Below are the records; collect from them each line containing the string "unsigned".

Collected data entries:
---

`src/mdrc_pkg.sv`:
```
// ============================================================================
// Motor direction ramp controller package
// Shared types and fixed constants for the motor direction ramp controller.
// ============================================================================
package mdrc_pkg;

    // Payload widths fixed by the command and result formats
    localparam int unsigned REQ_WIDTH   = 16;
    localparam int unsigned DUTY_WIDTH  = 8;
    localparam int unsigned MODE_WIDTH  = 2;
    localparam int unsigned CFG_IDX_W   = 2;
    localparam int unsigned CFG_DATA_W  = 16;
    localparam int unsigned DELAY_WIDTH = 16;

    typedef logic [MODE_WIDTH-1:0] t_mode;
    typedef logic [DUTY_WIDTH-1:0] t_duty;
    typedef logic [CFG_IDX_W-1:0]  t_cfg_idx;

    // Motor mode and direction codes
    localparam t_mode MODE_STOP = 2'd0;
    localparam t_mode MODE_FWD  = 2'd1;
    localparam t_mode MODE_BWD  = 2'd2;
    localparam t_mode MODE_BAD  = 2'd3;

    // Configuration register indexes
    localparam t_cfg_idx CFG_RAMP_UP   = 2'd0;
    localparam t_cfg_idx CFG_RAMP_DOWN = 2'd1;
    localparam t_cfg_idx CFG_REV_DELAY = 2'd2;
    localparam t_cfg_idx CFG_RAMP_INT  = 2'd3;

    // Full-scale duty and register reset values
    localparam t_duty                  DUTY_MAX          = 8'd255;
    localparam t_duty                  RST_RAMP_UP       = 8'd50;
    localparam t_duty                  RST_RAMP_DOWN     = 8'd90;
    localparam logic [DELAY_WIDTH-1:0] RST_REV_DELAY     = 16'd100;
    localparam t_duty                  RST_RAMP_INTERVAL = 8'd40;

endpackage

```
`src/mdrc_cmd_if.sv`:
```
// ============================================================================
// Motor direction ramp controller command channel
// Valid/ready channel carrying one throttle command per transfer.
// ============================================================================
interface mdrc_cmd_if #(
    parameter int unsigned TIME_WIDTH = 32
);
    logic                                 valid;
    logic                                 ready;
    logic signed [mdrc_pkg::REQ_WIDTH-1:0] requested_duty;
    mdrc_pkg::t_mode                      direction;
    logic [TIME_WIDTH-1:0]                now_ms;

    modport source (
        output valid, requested_duty, direction, now_ms,
        input  ready
    );

    modport sink (
        input  valid, requested_duty, direction, now_ms,
        output ready
    );
endinterface

```
`src/mdrc_res_if.sv`:
```
// ============================================================================
// Motor direction ramp controller result channel
// Valid/ready channel carrying the bridge drive state after each command.
// ============================================================================
interface mdrc_res_if;
    logic                  valid;
    logic                  ready;
    mdrc_pkg::t_duty       duty_out;
    logic                  forward_level;
    logic                  backward_level;
    mdrc_pkg::t_mode       motor_mode;

    modport source (
        output valid, duty_out, forward_level, backward_level, motor_mode,
        input  ready
    );

    modport sink (
        input  valid, duty_out, forward_level, backward_level, motor_mode,
        output ready
    );
endinterface

```
`src/motor_direction_ramp_controller_core.sv`:
```
// ============================================================================
// Motor direction ramp controller core
// H-bridge direction control with reversal delay and soft-start duty ramp.
// ============================================================================
// Usage:
// Throttle commands arrive on i_cmd (requested duty, direction, timestamp);
// each transfer yields exactly one result on o_res carrying the duty, the two
// bridge leg levels and the motor mode after that command.
// A command is captured in an input register and then processed into the
// result register, from which o_res offers it. One command is taken every
// cycle while o_res is not stalled: the input register refills while the
// result register is emptied, and this sustained rate is set by the single
// state update step. When the receiver stalls, the result register holds
// its value, the input register keeps the next command and i_cmd.ready
// falls once both are full. Configuration registers are written through
// i_cfg_we/i_cfg_idx/i_cfg_data; the user must write them only while the
// block is idle, as the block itself does not enforce this. The synchronous
// active-low reset empties both registers, returns the motor to stop with
// zero duty, clears the time stamps and loads the default ramp steps,
// reversal delay and interval.
// ============================================================================
module motor_direction_ramp_controller_core #(
    parameter int unsigned TIME_WIDTH = 32
) (
    input  logic                                i_clk,
    input  logic                                i_rst_n,
    input  logic                                i_cfg_we,
    input  mdrc_pkg::t_cfg_idx                  i_cfg_idx,
    input  logic [mdrc_pkg::CFG_DATA_W-1:0]     i_cfg_data,
    mdrc_cmd_if.sink                            i_cmd,
    mdrc_res_if.source                          o_res
);

    localparam int unsigned DW = mdrc_pkg::DUTY_WIDTH;
    localparam int unsigned PW = 2 * DW;

    // Configuration registers
    mdrc_pkg::t_duty                     r_up_step;
    mdrc_pkg::t_duty                     r_down_step;
    logic [mdrc_pkg::DELAY_WIDTH-1:0]    r_rev_delay;
    mdrc_pkg::t_duty                     r_interval;

    // Input register
    logic                                r_in_valid;
    logic [mdrc_pkg::REQ_WIDTH-1:0]      r_in_req;
    mdrc_pkg::t_mode                     r_in_dir;
    logic [TIME_WIDTH-1:0]               r_in_now;

    // Controller state
    mdrc_pkg::t_mode                     r_mode,       n_mode;
    mdrc_pkg::t_mode                     r_last_dir,   n_last_dir;
    mdrc_pkg::t_duty                     r_duty,       n_duty;
    logic [TIME_WIDTH-1:0]               r_ramp_stamp, n_ramp_stamp;
    logic [TIME_WIDTH-1:0]               r_stop_stamp, n_stop_stamp;
    logic                                r_fwd_pin,    n_fwd_pin;
    logic                                r_bwd_pin,    n_bwd_pin;

    // Result register
    logic                                r_out_valid;
    mdrc_pkg::t_duty                     r_out_duty;
    logic                                r_out_fwd;
    logic                                r_out_bwd;
    mdrc_pkg::t_mode                     r_out_mode;

    logic                                advance;
    mdrc_pkg::t_mode                     dir;
    mdrc_pkg::t_duty                     target_clamped;
    mdrc_pkg::t_duty                     target;
    logic [TIME_WIDTH-1:0]               el_stop;
    logic [TIME_WIDTH-1:0]               el_ramp;
    logic [PW-1:0]                       prod;
    logic [PW:0]                         prod_inc;
    logic [PW:0]                         prod_sum;
    mdrc_pkg::t_duty                     quot;
    mdrc_pkg::t_duty                     span;
    logic                                tick;
    logic                                enter_dir;
    logic [DW:0]                         up_sum;
    mdrc_pkg::t_duty                     up_duty;
    mdrc_pkg::t_duty                     down_raw;
    mdrc_pkg::t_duty                     down_duty;
    mdrc_pkg::t_duty                     ramped;

    // Handshake: the stage moves when the result register is free or draining
    assign advance     = r_in_valid && (!r_out_valid || o_res.ready);
    assign i_cmd.ready = !r_in_valid || advance;

    assign o_res.valid          = r_out_valid;
    assign o_res.duty_out       = r_out_duty;
    assign o_res.forward_level  = r_out_fwd;
    assign o_res.backward_level = r_out_bwd;
    assign o_res.motor_mode     = r_out_mode;

    // Decode the command: unused direction code means stop, duty clamped
    assign dir = (r_in_dir == mdrc_pkg::MODE_BAD) ? mdrc_pkg::MODE_STOP : r_in_dir;
    assign target_clamped = r_in_req[mdrc_pkg::REQ_WIDTH-1] ? '0 :
                            (r_in_req[mdrc_pkg::REQ_WIDTH-2:DW] != '0) ? mdrc_pkg::DUTY_MAX :
                            r_in_req[DW-1:0];

    // Elapsed times wrap naturally at the timestamp width
    assign el_stop = r_in_now - r_stop_stamp;
    assign el_ramp = r_in_now - r_ramp_stamp;

    // Tick spacing: interval - floor(interval*duty/255), reciprocal form
    assign prod     = {{DW{1'b0}}, r_interval} * {{DW{1'b0}}, r_duty};
    assign prod_inc = {1'b0, prod} + {{PW{1'b0}}, 1'b1};
    assign prod_sum = prod_inc + (prod_inc >> DW);
    assign quot     = prod_sum[PW-1:DW];
    assign span     = r_interval - quot;
    assign tick     = el_ramp > {{(TIME_WIDTH-DW){1'b0}}, span};

    // Ramp toward the target without passing it
    assign up_sum    = {1'b0, r_duty} + {1'b0, r_up_step};
    assign up_duty   = (up_sum > {1'b0, target}) ? target : up_sum[DW-1:0];
    assign down_raw  = (r_duty >= r_down_step) ? (r_duty - r_down_step) : '0;
    assign down_duty = (down_raw < target) ? target : down_raw;
    assign ramped    = (target > r_duty) ? up_duty :
                       (target < r_duty) ? down_duty : r_duty;

    // Next controller state for the command in the input register
    always_comb begin
        n_mode       = r_mode;
        n_last_dir   = r_last_dir;
        n_duty       = r_duty;
        n_ramp_stamp = r_ramp_stamp;
        n_stop_stamp = r_stop_stamp;
        n_fwd_pin    = r_fwd_pin;
        n_bwd_pin    = r_bwd_pin;
        target       = target_clamped;
        enter_dir    = 1'b0;

        case (r_mode)
            mdrc_pkg::MODE_STOP: begin
                target = '0;
                if (dir == mdrc_pkg::MODE_STOP) begin
                    n_fwd_pin = 1'b0;
                    n_bwd_pin = 1'b0;
                end else if (dir == r_last_dir ||
                             el_stop > {{(TIME_WIDTH-mdrc_pkg::DELAY_WIDTH){1'b0}},
                                        r_rev_delay}) begin
                    enter_dir = 1'b1;
                end
            end
            mdrc_pkg::MODE_FWD: begin
                if (dir != mdrc_pkg::MODE_FWD) begin
                    target = '0;
                end
                n_fwd_pin = 1'b1;
                n_bwd_pin = 1'b0;
            end
            default: begin
                if (dir != mdrc_pkg::MODE_BWD) begin
                    target = '0;
                end
                n_fwd_pin = 1'b0;
                n_bwd_pin = 1'b1;
            end
        endcase

        if (enter_dir) begin
            n_mode = dir;
        end else begin
            if (tick) begin
                n_ramp_stamp = r_in_now;
                n_duty       = ramped;
            end
            // A running motor whose duty reaches zero falls back to stop
            if (n_duty == '0 && r_mode != mdrc_pkg::MODE_STOP) begin
                n_stop_stamp = r_in_now;
                n_last_dir   = r_mode;
                n_mode       = mdrc_pkg::MODE_STOP;
            end
        end
    end

    // Control, state and configuration registers
    always_ff @(posedge i_clk) begin
        if (!i_rst_n) begin
            r_in_valid   <= 1'b0;
            r_out_valid  <= 1'b0;
            r_mode       <= mdrc_pkg::MODE_STOP;
            r_last_dir   <= mdrc_pkg::MODE_STOP;
            r_duty       <= '0;
            r_ramp_stamp <= '0;
            r_stop_stamp <= '0;
            r_fwd_pin    <= 1'b0;
            r_bwd_pin    <= 1'b0;
            r_up_step    <= mdrc_pkg::RST_RAMP_UP;
            r_down_step  <= mdrc_pkg::RST_RAMP_DOWN;
            r_rev_delay  <= mdrc_pkg::RST_REV_DELAY;
            r_interval   <= mdrc_pkg::RST_RAMP_INTERVAL;
        end else begin
            if (i_cmd.ready) begin
                r_in_valid <= i_cmd.valid;
            end
            if (advance) begin
                r_out_valid <= 1'b1;
            end else if (o_res.ready) begin
                r_out_valid <= 1'b0;
            end
            if (advance) begin
                r_mode       <= n_mode;
                r_last_dir   <= n_last_dir;
                r_duty       <= n_duty;
                r_ramp_stamp <= n_ramp_stamp;
                r_stop_stamp <= n_stop_stamp;
                r_fwd_pin    <= n_fwd_pin;
                r_bwd_pin    <= n_bwd_pin;
            end
            if (i_cfg_we) begin
                case (i_cfg_idx)
                    mdrc_pkg::CFG_RAMP_UP:   r_up_step   <= i_cfg_data[DW-1:0];
                    mdrc_pkg::CFG_RAMP_DOWN: r_down_step <= i_cfg_data[DW-1:0];
                    mdrc_pkg::CFG_REV_DELAY: r_rev_delay <= i_cfg_data;
                    mdrc_pkg::CFG_RAMP_INT:  r_interval  <= i_cfg_data[DW-1:0];
                    default: begin
                    end
                endcase
            end
        end
    end

    // Payload registers
    always_ff @(posedge i_clk) begin
        if (i_cmd.valid && i_cmd.ready) begin
            r_in_req <= i_cmd.requested_duty;
            r_in_dir <= i_cmd.direction;
            r_in_now <= i_cmd.now_ms;
        end
        if (advance) begin
            r_out_duty <= n_duty;
            r_out_fwd  <= n_fwd_pin;
            r_out_bwd  <= n_bwd_pin;
            r_out_mode <= n_mode;
        end
    end

    // The two bridge legs are never driven high together
    a_legs_exclusive: assert property (@(posedge i_clk) disable iff (!i_rst_n)
        !(r_fwd_pin && r_bwd_pin))
        else $error("both bridge legs driven high");

    // A stopped motor always carries zero duty
    a_stop_zero_duty: assert property (@(posedge i_clk) disable iff (!i_rst_n)
        (r_mode == mdrc_pkg::MODE_STOP) |-> (r_duty == '0))
        else $error("non-zero duty in stop mode");

    // A held command is not dropped while the result register is stalled
    a_in_held: assert property (@(posedge i_clk) disable iff (!i_rst_n)
        (r_in_valid && !advance) |=> r_in_valid)
        else $error("pending command lost during stall");

    // The result mode and duty match the state written on the same transfer
    a_out_matches_state: assert property (@(posedge i_clk) disable iff (!i_rst_n)
        advance |=> (r_out_mode == r_mode && r_out_duty == r_duty))
        else $error("result register disagrees with controller state");

endmodule
```
`src/flat_wrapper.sv`:
```
// flat-port wrapper written by rule: the top's interface ports become plain ports
module motor_direction_ramp_controller_core_flat 
#(
    parameter int unsigned TIME_WIDTH = 32
)
  (i_clk, i_rst_n, i_cfg_we, i_cfg_idx, i_cfg_data, i_cmd_valid, i_cmd_requested_duty, i_cmd_direction, i_cmd_now_ms, i_cmd_ready, o_res_valid, o_res_duty_out, o_res_forward_level, o_res_backward_level, o_res_motor_mode, o_res_ready);
  mdrc_cmd_if #(.TIME_WIDTH(TIME_WIDTH)) i_cmd_i ();
  mdrc_res_if o_res_i ();
  input  logic i_clk;
  input  logic i_rst_n;
  input  logic i_cfg_we;
  input  mdrc_pkg::t_cfg_idx i_cfg_idx;
  input  logic [mdrc_pkg::CFG_DATA_W-1:0] i_cfg_data;
  input wire logic [$bits(i_cmd_i.valid)-1:0] i_cmd_valid;
  input wire logic [$bits(i_cmd_i.requested_duty)-1:0] i_cmd_requested_duty;
  input wire logic [$bits(i_cmd_i.direction)-1:0] i_cmd_direction;
  input wire logic [$bits(i_cmd_i.now_ms)-1:0] i_cmd_now_ms;
  output wire logic [$bits(i_cmd_i.ready)-1:0] i_cmd_ready;
  output wire logic [$bits(o_res_i.valid)-1:0] o_res_valid;
  output wire logic [$bits(o_res_i.duty_out)-1:0] o_res_duty_out;
  output wire logic [$bits(o_res_i.forward_level)-1:0] o_res_forward_level;
  output wire logic [$bits(o_res_i.backward_level)-1:0] o_res_backward_level;
  output wire logic [$bits(o_res_i.motor_mode)-1:0] o_res_motor_mode;
  input wire logic [$bits(o_res_i.ready)-1:0] o_res_ready;
  assign i_cmd_i.valid = i_cmd_valid;
  assign i_cmd_i.requested_duty = i_cmd_requested_duty;
  assign i_cmd_i.direction = i_cmd_direction;
  assign i_cmd_i.now_ms = i_cmd_now_ms;
  assign i_cmd_ready = i_cmd_i.ready;
  assign o_res_valid = o_res_i.valid;
  assign o_res_duty_out = o_res_i.duty_out;
  assign o_res_forward_level = o_res_i.forward_level;
  assign o_res_backward_level = o_res_i.backward_level;
  assign o_res_motor_mode = o_res_i.motor_mode;
  assign o_res_i.ready = o_res_ready;
  motor_direction_ramp_controller_core #(.TIME_WIDTH(TIME_WIDTH)) u_core (.i_clk(i_clk), .i_rst_n(i_rst_n), .i_cfg_we(i_cfg_we), .i_cfg_idx(i_cfg_idx), .i_cfg_data(i_cfg_data), .i_cmd(i_cmd_i), .o_res(o_res_i));
endmodule
```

---

* Your solution:
    localparam int unsigned REQ_WIDTH   = 16;
    localparam int unsigned DUTY_WIDTH  = 8;
    localparam int unsigned MODE_WIDTH  = 2;
    localparam int unsigned CFG_IDX_W   = 2;
    localparam int unsigned CFG_DATA_W  = 16;
    localparam int unsigned DELAY_WIDTH = 16;
    parameter int unsigned TIME_WIDTH = 32
    parameter int unsigned TIME_WIDTH = 32
    localparam int unsigned DW = mdrc_pkg::DUTY_WIDTH;
    localparam int unsigned PW = 2 * DW;
    parameter int unsigned TIME_WIDTH = 32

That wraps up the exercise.